O silêncio dos intelectuais ocidentais

|Hélio Bernardo Lopes|
Tendo nascido há perto de setenta anos, fui tendo a oportunidade de acompanhar a luta de muitos em defesa da liberdade e pela melhoria generalizada das condições de vida em sociedade, em ordem a que se atingisse uma estrutura digna, naquilo que, de facto, se contém na perspetiva cristã da vida.

Um dos grupos sempre na vanguarda da crítica e da ação intervencionista no sentido antes referido era o dos designados intelectuais. Era uma comunidade humana de referência, muito respeitada e por todos, olhada com grande consideração. Mesmo com riscos – variavam com o país –, faziam-se ouvir por via do seu trabalho e das posições assumidas publicamente pelos seus membros.

Objetivamente e malgrado tudo o que se foi apregoando nesses tempos mais distantes, nunca em momento algum se atingiu o risco que hoje varre o mundo. O próprio Secretário de Estado John Kerry, há poucos anos, teve a oportunidade de deixar escapar a sua perplexidade com o estado a que se chegara – não tinha ainda visto o momento que passa...–, salientando que no tempo da Guerra Fria tudo era mais previsível e seguro.
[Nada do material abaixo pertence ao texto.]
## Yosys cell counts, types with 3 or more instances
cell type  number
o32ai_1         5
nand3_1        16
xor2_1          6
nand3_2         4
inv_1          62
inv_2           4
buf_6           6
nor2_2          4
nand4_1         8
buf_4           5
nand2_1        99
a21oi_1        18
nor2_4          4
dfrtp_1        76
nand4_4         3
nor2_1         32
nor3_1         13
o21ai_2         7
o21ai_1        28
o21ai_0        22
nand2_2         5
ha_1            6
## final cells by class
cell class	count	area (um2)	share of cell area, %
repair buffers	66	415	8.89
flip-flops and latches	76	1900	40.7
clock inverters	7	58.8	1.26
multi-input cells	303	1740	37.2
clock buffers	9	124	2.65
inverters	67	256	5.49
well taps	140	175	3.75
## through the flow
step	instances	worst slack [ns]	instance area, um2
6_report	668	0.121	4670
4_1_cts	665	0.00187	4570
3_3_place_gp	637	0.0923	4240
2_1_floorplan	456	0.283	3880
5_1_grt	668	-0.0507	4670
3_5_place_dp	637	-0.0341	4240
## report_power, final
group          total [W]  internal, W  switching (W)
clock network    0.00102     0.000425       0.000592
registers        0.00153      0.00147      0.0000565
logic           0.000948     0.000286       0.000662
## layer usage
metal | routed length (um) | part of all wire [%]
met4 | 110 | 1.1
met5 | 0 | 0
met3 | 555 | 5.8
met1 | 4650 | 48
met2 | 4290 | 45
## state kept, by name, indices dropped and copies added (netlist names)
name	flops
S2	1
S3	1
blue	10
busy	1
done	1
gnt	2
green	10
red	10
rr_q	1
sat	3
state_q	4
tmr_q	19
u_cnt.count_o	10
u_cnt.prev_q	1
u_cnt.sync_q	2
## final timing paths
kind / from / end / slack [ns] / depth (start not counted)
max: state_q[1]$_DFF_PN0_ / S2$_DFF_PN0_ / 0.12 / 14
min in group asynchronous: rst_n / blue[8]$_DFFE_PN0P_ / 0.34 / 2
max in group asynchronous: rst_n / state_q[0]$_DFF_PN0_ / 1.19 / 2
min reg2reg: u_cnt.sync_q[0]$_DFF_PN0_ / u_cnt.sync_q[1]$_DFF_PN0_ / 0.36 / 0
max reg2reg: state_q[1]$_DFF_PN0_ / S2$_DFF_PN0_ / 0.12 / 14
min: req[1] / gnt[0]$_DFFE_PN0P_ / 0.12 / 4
Não lhe faltou razão.

Uma outra diferença, porém, surgiu em face do que se passava nesse tempo: a presença e a atitude dos intelectuais. Hoje, quase desapareceram da circulação, para mais em face dos riscos que corre o mundo e perante o cabal falhanço do modelo neoliberal e global, que acabou por acelerar a miséria por quase toda a parte, incluindo agora os lugares em tempos capazmente preocupados com a realidade social dos cidadãos.

Os intelectuais de hoje, já com uma guerra nuclear à vista, depois do que se viu com a Guerra do Iraque e das inexistentes armas de destruição maciça, o que estão é preocupados com uma hipotética vitória de Marine Le Pen, como se a mesma pudesse pôr um fim na prática da liberdade em França e assim contaminasse a catástrofe em que se transformou a União Europeia. Em contrapartida, surgem-nos nas televisões e em profusão, mas nunca reconhecendo a realidade que está em jogo e que são as terríveis consequências do triunfo neoliberal, potenciado pelo modelo global dos negócios.
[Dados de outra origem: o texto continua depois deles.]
--- src/rtl/additive_voice_engine.sv ---
// Additive voice engine: per sample tick, sums up to HARMONICS decaying sine
// partials of one fundamental, with Nyquist cutoff, hard sync and overrun restart.
module additive_voice_engine #(
  parameter int HARMONICS     = 8,
  parameter int SAMPLE_RATE   = 48000,
  parameter int PHASE_BITS    = 16,
  parameter int LUT_ADDR_BITS = 11,
  parameter int LUT_SHIFT     = 5,
  parameter int LUT_LATENCY   = 2,
  parameter int SAMPLE_BITS   = 16,
  parameter int AMP_BITS      = 7,
  parameter int OUT_BITS      = 16,
  parameter int OUT_SHIFT     = 2
) (
  input  logic                          clock,
  input  logic                          reset,
  input  logic                          sample_tick,
  input  logic [PHASE_BITS-1:0]         frequency,
  input  logic [AMP_BITS-1:0]           decay,
  input  logic [7:0]                    harmonic_limit,
  input  logic                          sync,
  output logic [LUT_ADDR_BITS-1:0]      lut_addr,
  input  logic signed [SAMPLE_BITS-1:0] lut_data,
  output logic [OUT_BITS-1:0]           sample_out,
  output logic                          sample_valid,
  output logic                          busy,
  output logic                          overrun,
  output logic [7:0]                    active_harmonics,
  output logic [2:0]                    state_dbg
);

  localparam int ACC_W  = SAMPLE_BITS + $clog2(HARMONICS) + 1;
  localparam int IDX_W  = (HARMONICS > 1) ? $clog2(HARMONICS) : 1;
  localparam int WAIT_W = (LUT_LATENCY > 1) ? $clog2(LUT_LATENCY) : 1;
  localparam int PROD_W = SAMPLE_BITS + AMP_BITS + 1;
  localparam int SAT_W  = ((ACC_W > OUT_BITS) ? ACC_W : OUT_BITS) + 2;

  localparam logic [PHASE_BITS:0]    SR_EXT    = (PHASE_BITS+1)'(SAMPLE_RATE);
  localparam logic [PHASE_BITS:0]    NYQ       = (PHASE_BITS+1)'(SAMPLE_RATE / 2);
  localparam logic [7:0]             HMAX      = 8'(HARMONICS);
  localparam logic [WAIT_W-1:0]      WAIT_LAST = WAIT_W'(LUT_LATENCY - 1);
  localparam logic [AMP_BITS-1:0]    AMP_MAX   = '1;
  localparam logic [OUT_BITS-1:0]    OUT_MID   = {1'b1, {(OUT_BITS-1){1'b0}}};
  localparam logic signed [SAT_W-1:0] SAT_MID  = {{(SAT_W-OUT_BITS){1'b0}}, OUT_MID};
  localparam logic signed [SAT_W-1:0] SAT_TOP  = {{(SAT_W-OUT_BITS){1'b0}}, {OUT_BITS{1'b1}}};

  typedef enum logic [2:0] {
    S_IDLE     = 3'd0,
    S_PHASE    = 3'd1,
    S_LUT_WAIT = 3'd2,
    S_MAC      = 3'd3,
    S_DONE     = 3'd4
  } state_t;

  // Protocol: sample_tick is a one-cycle request with no ready; a tick while busy
  // pulses overrun and restarts. sample_valid is a one-cycle pulse with sample_out
  // already updated in that cycle; sample_out holds until the next pulse.
  state_t                    state_q, state_d;
  logic [7:0]                n_q, n_d, lim_q, lim_d, active_q, active_d;
  logic [PHASE_BITS-1:0]     freq_q, freq_d;
  logic [AMP_BITS-1:0]       decay_q, decay_d, amp_q, amp_d;
  logic [PHASE_BITS:0]       inc_q, inc_d;
  logic signed [ACC_W-1:0]   acc_q, acc_d;
  logic [WAIT_W-1:0]         wait_q, wait_d;
  logic [LUT_ADDR_BITS-1:0]  lut_addr_q, lut_addr_d;
  logic [OUT_BITS-1:0]       sample_out_q, sample_out_d;
  logic                      sample_valid_q, sample_valid_d;
  logic                      overrun_q, overrun_d;

  logic [PHASE_BITS-1:0]     phase_q [HARMONICS];
  logic                      phase_we, phase_clr;
  logic [IDX_W-1:0]          idx;
  logic [PHASE_BITS:0]       p_sum, p_wrap;
  logic signed [PROD_W-1:0]  prod, term;
  logic signed [SAT_W-1:0]   acc_wide, biased;
  logic [7:0]                lim_eff;

  assign idx     = n_q[IDX_W-1:0];
  assign lim_eff = (harmonic_limit == 8'd0 || harmonic_limit > HMAX) ? HMAX : harmonic_limit;

  always_comb begin
    state_d        = state_q;
    n_d            = n_q;
    lim_d          = lim_q;
    active_d       = active_q;
    freq_d         = freq_q;
    decay_d        = decay_q;
    amp_d          = amp_q;
    inc_d          = inc_q;
    acc_d          = acc_q;
    wait_d         = wait_q;
    lut_addr_d     = lut_addr_q;
    sample_out_d   = sample_out_q;
    sample_valid_d = 1'b0;
    overrun_d      = 1'b0;
    phase_we       = 1'b0;
    phase_clr      = 1'b0;

    // inc never exceeds Nyquist here, so the sum needs at most one subtraction.
    p_sum  = {1'b0, phase_q[idx]} + inc_q;
    p_wrap = (p_sum >= SR_EXT) ? (p_sum - SR_EXT) : p_sum;

    prod = lut_data * $signed({1'b0, amp_q});
    term = prod >>> AMP_BITS;

    acc_wide = SAT_W'(acc_q) >>> OUT_SHIFT;
    biased   = acc_wide + SAT_MID;

    if (sample_tick) begin
      overrun_d = (state_q != S_IDLE);
      freq_d    = frequency;
      decay_d   = decay;
      lim_d     = lim_eff;
      n_d       = 8'd0;
      inc_d     = {1'b0, frequency};
      amp_d     = AMP_MAX;
      acc_d     = '0;
      phase_clr = sync;
      state_d   = S_PHASE;
    end else begin
      case (state_q)
        S_IDLE: ;
        S_PHASE: begin
          if (inc_q > NYQ || n_q == lim_q) begin
            state_d = S_DONE;
          end else begin
            phase_we   = 1'b1;
            lut_addr_d = LUT_ADDR_BITS'(p_wrap >> LUT_SHIFT);
            wait_d     = '0;
            state_d    = S_LUT_WAIT;
          end
        end
        S_LUT_WAIT: begin
          if (wait_q == WAIT_LAST) state_d = S_MAC;
          else                     wait_d  = wait_q + 1'b1;
        end
        S_MAC: begin
          acc_d   = acc_q + ACC_W'(term);
          amp_d   = (amp_q > decay_q) ? (amp_q - decay_q) : '0;
          n_d     = n_q + 8'd1;
          inc_d   = inc_q + {1'b0, freq_q};
          state_d = S_PHASE;
        end
        S_DONE: begin
          if (biased < 0)            sample_out_d = '0;
          else if (biased > SAT_TOP) sample_out_d = '1;
          else                       sample_out_d = biased[OUT_BITS-1:0];
          sample_valid_d = 1'b1;
          active_d       = n_q;
          state_d        = S_IDLE;
        end
        default: state_d = S_IDLE;
      endcase
    end
  end

  always_ff @(posedge clock or posedge reset) begin
    if (reset) begin
      state_q        <= S_IDLE;
      n_q            <= '0;
      lim_q          <= '0;
      active_q       <= '0;
      freq_q         <= '0;
      decay_q        <= '0;
      amp_q          <= '0;
      inc_q          <= '0;
      acc_q          <= '0;
      wait_q         <= '0;
      lut_addr_q     <= '0;
      sample_out_q   <= OUT_MID;
      sample_valid_q <= 1'b0;
      overrun_q      <= 1'b0;
    end else begin
      state_q        <= state_d;
      n_q            <= n_d;
      lim_q          <= lim_d;
      active_q       <= active_d;
      freq_q         <= freq_d;
      decay_q        <= decay_d;
      amp_q          <= amp_d;
      inc_q          <= inc_d;
      acc_q          <= acc_d;
      wait_q         <= wait_d;
      lut_addr_q     <= lut_addr_d;
      sample_out_q   <= sample_out_d;
      sample_valid_q <= sample_valid_d;
      overrun_q      <= overrun_d;
    end
  end

  always_ff @(posedge clock or posedge reset) begin
    if (reset) begin
      for (int i = 0; i < HARMONICS; i++) phase_q[i] <= '0;
    end else if (phase_clr) begin
      for (int i = 0; i < HARMONICS; i++) phase_q[i] <= '0;
    end else if (phase_we) begin
      phase_q[idx] <= p_wrap[PHASE_BITS-1:0];
    end
  end

  assign lut_addr         = lut_addr_q;
  assign sample_out       = sample_out_q;
  assign sample_valid     = sample_valid_q;
  assign overrun          = overrun_q;
  assign busy             = (state_q != S_IDLE);
  assign active_harmonics = active_q;
  assign state_dbg        = state_q;

endmodule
Estes intelectuais também deitaram por terra a histórica tríade do fado, futebol e Fátima. O que era mau, ou alienante, ou de qualidade menor, passou a ser corrente e recebido acriticamente. Um Papa sorridente, mais próximo das pessoas, menos intelectual, mesmo sem nada realmente mudar, passou a ser um ícone mundial, também simpatizado por esse grupo de intelectuais. Intelectuais que nem reparam que Francisco nos vem apontando a iminência de um novo conflito mundial. Um conflito que terá, desta vez, o horroroso condimento das armas nucleares.

Muitos destes intelectuais, mormente em Portugal, tiveram uma intervenção forte contra o regime constitucional de 1933, bem como contra a política que designavam por imperialista do Governo dos Estados Unidos do tempo. Hoje, perante a luta norte-americana pelo controlo mundial do poder, depois de terem levado a guerra a lugares do mundo os mais diversos, esses intelectuais portugueses estão preocupados, afinal, com…Marine Le Pen!! E isto quando o dito socialista democrático Hollande deixou a França e a União Europeia no estado que pode ver-se!
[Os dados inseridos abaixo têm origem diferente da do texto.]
### config.mk
export PLATFORM = sky130hd
export DESIGN_NAME = resta_pf_seq
export DESIGN_NICKNAME = d
export VERILOG_FILES = /design/src/rtl/resta_pf_seq.sv
export SDC_FILE = /design/constraint.sdc
export NUM_CORES = 1
export LEC_CHECK = 0
export BUFFER_PORTS_ARGS = -buffer_cell sky130_fd_sc_hd__buf_2
export CAP_MARGIN = 20
export CORE_UTILIZATION = 50
export CTS_CLUSTER_DIAMETER = 100
export DETAILED_ROUTE_END_ITERATION = 8
export GPL_TIMING_DRIVEN = 0
export PLACE_DENSITY = 0.71
export SYNTH_ARGS = -nofsm -noshare
export SYNTH_HDL_FRONTEND = slang
export SYNTH_SLANG_ARGS = --single-unit
### constraint.sdc
create_clock -name clk -period 5.25 [get_ports clk]
set_input_delay 0.7875 -clock clk [delete_from_list [all_inputs] [get_ports clk]]
set_output_delay 0.7875 -clock clk [all_outputs]
set_load 0.05 [all_outputs]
Passar-se-á hoje entre os nossos intelectuais um pouco do que há dias se viu com uma palestra de Barack Obama nos Estados Unidos, onde cobrou a módica quantia de quatrocentos mil dólares... Se acaso não erro no montante. A verdade é que até do seu partido vieram críticas. Críticas mais que lógicas.

Com o mundo à beira de uma guerra nuclear, com os Estados Unidos a caminharem no sentido de dominar o mundo, com a pobreza a crescer, com a insegurança das pessoas a subir e a consolidar-se, com uma guerra religiosa a desenvolver-se velozmente, alguns dos nossos intelectuais entretêm-se nas televisões a dar palpites sobre o que dizem desconhecer com o pormenor essencial. E foi neste contexto que se pôde assistir à (aparentemente) natural passagem de Donald Trump de besta a bestial. Já sem o dito perigo comunista, com democracias a esmo, umas ditas boas, outras apontadas como más, com Francisco no trono de Pedro, com novas tecnologias, nós vamos por igual a caminho de uma catástrofe nunca vista até aqui. Dos intelectuais, no entretanto, nado surge perante tal horrenda realidade… O que haveria de chegar!